The answer must be every line from the entries below that includes "modport".

:::

**src/hw/ex_pkg.sv**
```systemverilog
`default_nettype none

package ex_pkg;

	// --------------------------------------------------
	// widths and flag positions
	// --------------------------------------------------
	localparam int DATA_W = 32;

	localparam int FLAG_CF = 0;
	localparam int FLAG_PF = 2;
	localparam int FLAG_AF = 4;
	localparam int FLAG_ZF = 6;
	localparam int FLAG_SF = 7;
	localparam int FLAG_OF = 11;

	// --------------------------------------------------
	// decoded operation and operand size
	// --------------------------------------------------
	// bit 0 doubles as shift direction when the shifter is chosen
	typedef enum logic [2:0] {
		ALU_ADD    = 3'd0,
		ALU_OR     = 3'd1,
		ALU_ADC    = 3'd2,
		ALU_AND    = 3'd3,
		ALU_SUB    = 3'd4,
		ALU_XOR    = 3'd5,
		ALU_NOT    = 3'd6,
		ALU_PASS_B = 3'd7
	} alu_op_e;

	typedef enum logic [1:0] {
		SIZE_BYTE  = 2'd0,
		SIZE_WORD  = 2'd1,
		SIZE_DWORD = 2'd2
	} data_size_e;

	// stack pop increment
	function automatic logic [DATA_W-1:0] size_bytes(input data_size_e size);
		case (size)
			SIZE_BYTE: return DATA_W'(1);
			SIZE_WORD: return DATA_W'(2);
			default:   return DATA_W'(4);
		endcase
	endfunction

	// live bits of a word at the operand size
	function automatic logic [DATA_W-1:0] size_mask(input data_size_e size);
		case (size)
			SIZE_BYTE: return DATA_W'(32'h0000_00ff);
			SIZE_WORD: return DATA_W'(32'h0000_ffff);
			default:   return {DATA_W{1'b1}};
		endcase
	endfunction

	function automatic logic sign_bit(input logic [DATA_W-1:0] v, input data_size_e size);
		case (size)
			SIZE_BYTE: return v[7];
			SIZE_WORD: return v[15];
			default:   return v[DATA_W-1];
		endcase
	endfunction

endpackage

`default_nettype wire

```
**src/hw/ex_ctrl_if.sv**
```systemverilog
`timescale 1ns/100ps
`default_nettype none

interface ex_ctrl_if;
	import ex_pkg::*;

	// string micro-op sequencing
	logic       is_cmps_first;
	logic       is_cmps_second;
	logic       repne_steady;
	logic       repne;

	// result routing
	logic       is_cmpxchg;
	logic       is_xchg;
	logic       pass_a;
	logic       mux_sp_pop;
	logic       flags_from_alu;
	logic       alu_to_b;
	logic       is_alu32;

	alu_op_e    aluk;
	data_size_e size;

	// write-back enables from decode
	logic       ld_gpr1;
	logic       ld_gpr2;
	logic       ld_gpr3;
	logic       ld_seg;
	logic       dcache_write;

	modport opsel (input is_cmps_first, is_cmps_second, repne_steady);
	modport fu (input aluk, size);
	modport rs (
		input is_alu32, is_cmps_first, is_cmps_second, is_xchg, pass_a,
		input is_cmpxchg, mux_sp_pop, flags_from_alu, alu_to_b
	);
	modport wb (input is_cmpxchg, ld_gpr1, ld_gpr2, ld_gpr3, ld_seg, dcache_write, repne);

endinterface

`default_nettype wire

```
**src/hw/ex_alu32.sv**
```systemverilog
`timescale 1ns/100ps
`default_nettype none

module ex_alu32 (
	input  logic [ex_pkg::DATA_W-1:0] a,
	input  logic [ex_pkg::DATA_W-1:0] b,
	input  ex_pkg::alu_op_e           op,
	input  ex_pkg::data_size_e        size,
	input  logic                      cf_in,
	input  logic                      af_in,
	output logic [ex_pkg::DATA_W-1:0] result,
	output logic [ex_pkg::DATA_W-1:0] flags
);
	import ex_pkg::*;

	logic [DATA_W-1:0] mask;
	logic [DATA_W-1:0] a_m;
	logic [DATA_W-1:0] b_m;
	// one spare bit above the word for carry and borrow
	logic [DATA_W:0]   raw;
	logic              carry;
	logic              a_sign;
	logic              b_sign;
	logic              r_sign;

	// --------------------------------------------------
	// datapath
	// --------------------------------------------------
	always_comb begin
		mask = size_mask(size);
		a_m  = a & mask;
		b_m  = b & mask;
		case (op)
			ALU_ADD: raw = {1'b0, a_m} + {1'b0, b_m};
			ALU_ADC: raw = {1'b0, a_m} + {1'b0, b_m} + (DATA_W+1)'(cf_in);
			ALU_SUB: raw = {1'b0, a_m} - {1'b0, b_m};
			ALU_OR:  raw = {1'b0, a_m | b_m};
			ALU_AND: raw = {1'b0, a_m & b_m};
			ALU_XOR: raw = {1'b0, a_m ^ b_m};
			ALU_NOT: raw = {1'b0, ~a_m};
			default: raw = {1'b0, b_m};
		endcase
		// upper bits zero for byte and word
		result = raw[DATA_W-1:0] & mask;
	end

	// carry out of the top bit at the operand size, borrow for sub
	always_comb begin
		case (size)
			SIZE_BYTE: carry = raw[8];
			SIZE_WORD: carry = raw[16];
			default:   carry = raw[DATA_W];
		endcase
	end

	assign a_sign = sign_bit(a_m, size);
	assign b_sign = sign_bit(b_m, size);
	assign r_sign = sign_bit(result, size);

	// --------------------------------------------------
	// flags
	// --------------------------------------------------
	always_comb begin
		flags          = '0;
		flags[FLAG_PF] = ~^result[7:0];
		flags[FLAG_ZF] = (result == '0);
		flags[FLAG_SF] = r_sign;
		case (op)
			ALU_ADD, ALU_ADC: begin
				flags[FLAG_CF] = carry;
				flags[FLAG_AF] = a_m[4] ^ b_m[4] ^ result[4];
				flags[FLAG_OF] = (a_sign == b_sign) && (r_sign != a_sign);
			end
			ALU_SUB: begin
				flags[FLAG_CF] = carry;
				flags[FLAG_AF] = a_m[4] ^ b_m[4] ^ result[4];
				flags[FLAG_OF] = (a_sign != b_sign) && (r_sign != a_sign);
			end
			ALU_OR, ALU_AND, ALU_XOR: begin
				flags[FLAG_CF] = 1'b0;
				flags[FLAG_AF] = af_in;
				flags[FLAG_OF] = 1'b0;
			end
			default: begin
				// not and pass keep the incoming carry and aux carry
				flags[FLAG_CF] = cf_in;
				flags[FLAG_AF] = af_in;
				flags[FLAG_OF] = 1'b0;
			end
		endcase
	end

endmodule

`default_nettype wire

```
**src/hw/ex_operand_select.sv**
```systemverilog
`timescale 1ns/100ps
`default_nettype none

module ex_operand_select (
	input  logic                      CLK,
	input  logic                      rst_n,
	ex_ctrl_if.opsel                  ctrl,
	input  logic [ex_pkg::DATA_W-1:0] ex_a,
	input  logic [ex_pkg::DATA_W-1:0] ex_b,
	input  logic [ex_pkg::DATA_W-1:0] ex_c,
	input  logic [ex_pkg::DATA_W-1:0] count_fwd,
	output logic [ex_pkg::DATA_W-1:0] b,
	output logic [ex_pkg::DATA_W-1:0] count
);
	import ex_pkg::*;

	logic [DATA_W-1:0] cmps_first_q;

	// first string operand, held until the second micro-op
	always_ff @(posedge CLK) begin
		if (!rst_n) begin
			cmps_first_q <= '0;
		end else if (ctrl.is_cmps_first) begin
			cmps_first_q <= ex_a;
		end
	end

	assign b     = ctrl.is_cmps_second ? cmps_first_q : ex_b;
	// loop count comes forwarded once repne is running
	assign count = ctrl.repne_steady ? count_fwd : ex_c;

	// decode never issues both halves of cmps in one cycle
	a_cmps_halves_exclusive: assert property (
		@(posedge CLK) disable iff (!rst_n)
		!(ctrl.is_cmps_first && ctrl.is_cmps_second)
	);

endmodule

`default_nettype wire

```
**src/hw/ex_functional_unit.sv**
```systemverilog
`timescale 1ns/100ps
`default_nettype none

module ex_functional_unit (
	ex_ctrl_if.fu                     ctrl,
	input  logic [ex_pkg::DATA_W-1:0] ex_a,
	input  logic [ex_pkg::DATA_W-1:0] ex_c,
	input  logic [ex_pkg::DATA_W-1:0] b,
	input  logic [ex_pkg::DATA_W-1:0] count,
	input  logic [ex_pkg::DATA_W-1:0] flags_fwd,
	output logic [ex_pkg::DATA_W-1:0] alu_result,
	output logic [ex_pkg::DATA_W-1:0] alu_flags,
	output logic [ex_pkg::DATA_W-1:0] shift_result,
	output logic [ex_pkg::DATA_W-1:0] shift_flags,
	output logic [ex_pkg::DATA_W-1:0] count_minus_one,
	output logic [ex_pkg::DATA_W-1:0] sp_pop
);
	import ex_pkg::*;

	logic [DATA_W-1:0] shift_mask;
	logic [DATA_W-1:0] shift_in;
	logic              shift_out;

	ex_alu32 u_alu32 (
		.a      (ex_a),
		.b      (b),
		.op     (ctrl.aluk),
		.size   (ctrl.size),
		.cf_in  (flags_fwd[FLAG_CF]),
		.af_in  (flags_fwd[FLAG_AF]),
		.result (alu_result),
		.flags  (alu_flags)
	);

	// --------------------------------------------------
	// one-bit shifter, aluk[0] picks right
	// --------------------------------------------------
	always_comb begin
		shift_mask = size_mask(ctrl.size);
		shift_in   = ex_a & shift_mask;
		if (ctrl.aluk[0]) begin
			shift_result = shift_in >> 1;
			shift_out    = shift_in[0];
		end else begin
			shift_result = (shift_in << 1) & shift_mask;
			shift_out    = sign_bit(shift_in, ctrl.size);
		end
		// af and of pass through untouched
		shift_flags          = flags_fwd;
		shift_flags[FLAG_CF] = shift_out;
		shift_flags[FLAG_PF] = ~^shift_result[7:0];
		shift_flags[FLAG_ZF] = (shift_result == '0);
		shift_flags[FLAG_SF] = sign_bit(shift_result, ctrl.size);
	end

	assign count_minus_one = count - DATA_W'(1);
	assign sp_pop          = ex_c + size_bytes(ctrl.size);

endmodule

`default_nettype wire

```
**src/hw/ex_result_select.sv**
```systemverilog
`timescale 1ns/100ps
`default_nettype none

module ex_result_select (
	ex_ctrl_if.rs                     ctrl,
	input  logic [ex_pkg::DATA_W-1:0] ex_a,
	input  logic [ex_pkg::DATA_W-1:0] ex_b,
	input  logic [ex_pkg::DATA_W-1:0] ex_c,
	input  logic [ex_pkg::DATA_W-1:0] alu_result,
	input  logic [ex_pkg::DATA_W-1:0] alu_flags,
	input  logic [ex_pkg::DATA_W-1:0] shift_result,
	input  logic [ex_pkg::DATA_W-1:0] shift_flags,
	input  logic [ex_pkg::DATA_W-1:0] sp_pop,
	input  logic [ex_pkg::DATA_W-1:0] count_minus_one,
	output logic [ex_pkg::DATA_W-1:0] result_a,
	output logic [ex_pkg::DATA_W-1:0] result_b,
	output logic [ex_pkg::DATA_W-1:0] result_c,
	output logic [ex_pkg::DATA_W-1:0] flags
);
	import ex_pkg::*;

	logic b_into_a;
	logic a_into_b;

	assign b_into_a = ctrl.is_cmps_first | ctrl.is_xchg;
	assign a_into_b = ctrl.is_xchg | ctrl.is_cmpxchg;

	// --------------------------------------------------
	// result a, alu wins over everything
	// --------------------------------------------------
	always_comb begin
		if (ctrl.is_alu32) begin
			result_a = alu_result;
		end else if (b_into_a) begin
			result_a = ex_b;
		end else if (ctrl.pass_a) begin
			result_a = ex_a;
		end else if (ctrl.is_cmpxchg) begin
			result_a = ex_c;
		end else begin
			result_a = shift_result;
		end
	end

	always_comb begin
		if (ctrl.alu_to_b) begin
			result_b = alu_result;
		end else if (a_into_b) begin
			result_b = ex_a;
		end else begin
			result_b = ex_b;
		end
	end

	// count on cmps, stack pointer on pop, else untouched
	always_comb begin
		if (ctrl.is_cmps_second) begin
			result_c = count_minus_one;
		end else if (ctrl.mux_sp_pop) begin
			result_c = sp_pop;
		end else begin
			result_c = ex_c;
		end
	end

	assign flags = ctrl.flags_from_alu ? alu_flags : shift_flags;

endmodule

`default_nettype wire

```
**src/hw/ex_wb_latch.sv**
```systemverilog
`timescale 1ns/100ps
`default_nettype none

module ex_wb_latch (
	input  logic                      CLK,
	input  logic                      rst_n,
	ex_ctrl_if.wb                     ctrl,
	input  logic                      ex_v,
	input  logic                      wb_stall,
	input  logic                      repne_terminate,
	input  logic [ex_pkg::DATA_W-1:0] alu_flags,
	input  logic [ex_pkg::DATA_W-1:0] result_a,
	input  logic [ex_pkg::DATA_W-1:0] result_b,
	input  logic [ex_pkg::DATA_W-1:0] result_c,
	input  logic [ex_pkg::DATA_W-1:0] flags,
	output logic [ex_pkg::DATA_W-1:0] wb_result_a,
	output logic [ex_pkg::DATA_W-1:0] wb_result_b,
	output logic [ex_pkg::DATA_W-1:0] wb_result_c,
	output logic [ex_pkg::DATA_W-1:0] wb_flags,
	output logic                      wb_v,
	output logic                      wb_ld_gpr1,
	output logic                      wb_ld_gpr2,
	output logic                      wb_ld_gpr3,
	output logic                      wb_ld_seg,
	output logic                      wb_dcache_write
);
	import ex_pkg::*;

	logic zf;
	logic ld_gpr1_x;
	logic ld_gpr2_x;
	logic dcache_write_x;
	logic v_next;

	// --------------------------------------------------
	// cmpxchg writes dest only on match and loads the accumulator otherwise
	// --------------------------------------------------
	assign zf             = alu_flags[FLAG_ZF];
	assign ld_gpr1_x      = ctrl.is_cmpxchg ? (ctrl.ld_gpr1 & zf) : ctrl.ld_gpr1;
	assign ld_gpr2_x      = ctrl.is_cmpxchg ? ~zf : ctrl.ld_gpr2;
	assign dcache_write_x = ctrl.is_cmpxchg ? (ctrl.dcache_write & zf) : ctrl.dcache_write;

	// repne iteration becomes a bubble until it terminates
	assign v_next = ctrl.repne ? (ex_v & repne_terminate) : ex_v;

	always_ff @(posedge CLK) begin
		if (!rst_n) begin
			wb_result_a     <= '0;
			wb_result_b     <= '0;
			wb_result_c     <= '0;
			wb_flags        <= '0;
			wb_v            <= 1'b0;
			wb_ld_gpr1      <= 1'b0;
			wb_ld_gpr2      <= 1'b0;
			wb_ld_gpr3      <= 1'b0;
			wb_ld_seg       <= 1'b0;
			wb_dcache_write <= 1'b0;
		end else if (!wb_stall) begin
			wb_result_a     <= result_a;
			wb_result_b     <= result_b;
			wb_result_c     <= result_c;
			wb_flags        <= flags;
			wb_v            <= v_next;
			wb_ld_gpr1      <= ex_v & ld_gpr1_x;
			wb_ld_gpr2      <= ex_v & ld_gpr2_x;
			wb_ld_gpr3      <= ex_v & ctrl.ld_gpr3;
			wb_ld_seg       <= ex_v & ctrl.ld_seg;
			wb_dcache_write <= ex_v & dcache_write_x;
		end
	end

	// no write enable reaches wb without a valid op
	a_enables_need_valid: assert property (
		@(posedge CLK) disable iff (!rst_n)
		!wb_v |-> !(wb_ld_gpr1 | wb_ld_gpr2 | wb_ld_gpr3 | wb_ld_seg | wb_dcache_write)
	);

endmodule

`default_nettype wire

```
**src/hw/ex_stage.sv**
```systemverilog
`timescale 1ns/100ps
`default_nettype none

module ex_stage (
	input  logic                      CLK,
	input  logic                      rst_n,
	// decoded control
	input  logic                      is_cmps_first,
	input  logic                      is_cmps_second,
	input  logic                      repne_steady,
	input  logic                      is_cmpxchg,
	input  logic                      is_xchg,
	input  logic                      pass_a,
	input  logic                      mux_sp_pop,
	input  logic                      flags_from_alu,
	input  logic                      alu_to_b,
	input  logic                      is_alu32,
	input  ex_pkg::alu_op_e           aluk,
	input  ex_pkg::data_size_e        size,
	input  logic                      ld_gpr1,
	input  logic                      ld_gpr2,
	input  logic                      ld_gpr3,
	input  logic                      ld_seg,
	input  logic                      dcache_write,
	input  logic                      repne,
	// operands and forwarded state
	input  logic [ex_pkg::DATA_W-1:0] ex_a,
	input  logic [ex_pkg::DATA_W-1:0] ex_b,
	input  logic [ex_pkg::DATA_W-1:0] ex_c,
	input  logic                      ex_v,
	input  logic [ex_pkg::DATA_W-1:0] count_fwd,
	input  logic [ex_pkg::DATA_W-1:0] flags_fwd,
	input  logic                      wb_stall,
	input  logic                      repne_terminate,
	// ex/wb latch
	output logic [ex_pkg::DATA_W-1:0] wb_result_a,
	output logic [ex_pkg::DATA_W-1:0] wb_result_b,
	output logic [ex_pkg::DATA_W-1:0] wb_result_c,
	output logic [ex_pkg::DATA_W-1:0] wb_flags,
	output logic                      wb_v,
	output logic                      wb_ld_gpr1,
	output logic                      wb_ld_gpr2,
	output logic                      wb_ld_gpr3,
	output logic                      wb_ld_seg,
	output logic                      wb_dcache_write
);
	import ex_pkg::*;

	logic [DATA_W-1:0] b_op;
	logic [DATA_W-1:0] count_op;
	logic [DATA_W-1:0] alu_result;
	logic [DATA_W-1:0] alu_flags;
	logic [DATA_W-1:0] shift_result;
	logic [DATA_W-1:0] shift_flags;
	logic [DATA_W-1:0] count_minus_one;
	logic [DATA_W-1:0] sp_pop;
	logic [DATA_W-1:0] result_a;
	logic [DATA_W-1:0] result_b;
	logic [DATA_W-1:0] result_c;
	logic [DATA_W-1:0] flags_sel;

	ex_ctrl_if ctrl ();

	assign ctrl.is_cmps_first  = is_cmps_first;
	assign ctrl.is_cmps_second = is_cmps_second;
	assign ctrl.repne_steady   = repne_steady;
	assign ctrl.repne          = repne;
	assign ctrl.is_cmpxchg     = is_cmpxchg;
	assign ctrl.is_xchg        = is_xchg;
	assign ctrl.pass_a         = pass_a;
	assign ctrl.mux_sp_pop     = mux_sp_pop;
	assign ctrl.flags_from_alu = flags_from_alu;
	assign ctrl.alu_to_b       = alu_to_b;
	assign ctrl.is_alu32       = is_alu32;
	assign ctrl.aluk           = aluk;
	assign ctrl.size           = size;
	assign ctrl.ld_gpr1        = ld_gpr1;
	assign ctrl.ld_gpr2        = ld_gpr2;
	assign ctrl.ld_gpr3        = ld_gpr3;
	assign ctrl.ld_seg         = ld_seg;
	assign ctrl.dcache_write   = dcache_write;

	// --------------------------------------------------
	// stage datapath
	// --------------------------------------------------
	ex_operand_select u_operand_select (
		.CLK       (CLK),
		.rst_n     (rst_n),
		.ctrl      (ctrl.opsel),
		.ex_a      (ex_a),
		.ex_b      (ex_b),
		.ex_c      (ex_c),
		.count_fwd (count_fwd),
		.b         (b_op),
		.count     (count_op)
	);

	ex_functional_unit u_functional_unit (
		.ctrl            (ctrl.fu),
		.ex_a            (ex_a),
		.ex_c            (ex_c),
		.b               (b_op),
		.count           (count_op),
		.flags_fwd       (flags_fwd),
		.alu_result      (alu_result),
		.alu_flags       (alu_flags),
		.shift_result    (shift_result),
		.shift_flags     (shift_flags),
		.count_minus_one (count_minus_one),
		.sp_pop          (sp_pop)
	);

	ex_result_select u_result_select (
		.ctrl            (ctrl.rs),
		.ex_a            (ex_a),
		.ex_b            (ex_b),
		.ex_c            (ex_c),
		.alu_result      (alu_result),
		.alu_flags       (alu_flags),
		.shift_result    (shift_result),
		.shift_flags     (shift_flags),
		.sp_pop          (sp_pop),
		.count_minus_one (count_minus_one),
		.result_a        (result_a),
		.result_b        (result_b),
		.result_c        (result_c),
		.flags           (flags_sel)
	);

	ex_wb_latch u_wb_latch (
		.CLK             (CLK),
		.rst_n           (rst_n),
		.ctrl            (ctrl.wb),
		.ex_v            (ex_v),
		.wb_stall        (wb_stall),
		.repne_terminate (repne_terminate),
		.alu_flags       (alu_flags),
		.result_a        (result_a),
		.result_b        (result_b),
		.result_c        (result_c),
		.flags           (flags_sel),
		.wb_result_a     (wb_result_a),
		.wb_result_b     (wb_result_b),
		.wb_result_c     (wb_result_c),
		.wb_flags        (wb_flags),
		.wb_v            (wb_v),
		.wb_ld_gpr1      (wb_ld_gpr1),
		.wb_ld_gpr2      (wb_ld_gpr2),
		.wb_ld_gpr3      (wb_ld_gpr3),
		.wb_ld_seg       (wb_ld_seg),
		.wb_dcache_write (wb_dcache_write)
	);

endmodule

`default_nettype wire

```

:::

RESULT FOR THIS TASK
	modport opsel (input is_cmps_first, is_cmps_second, repne_steady);
	modport fu (input aluk, size);
	modport rs (
	modport wb (input is_cmpxchg, ld_gpr1, ld_gpr2, ld_gpr3, ld_seg, dcache_write, repne);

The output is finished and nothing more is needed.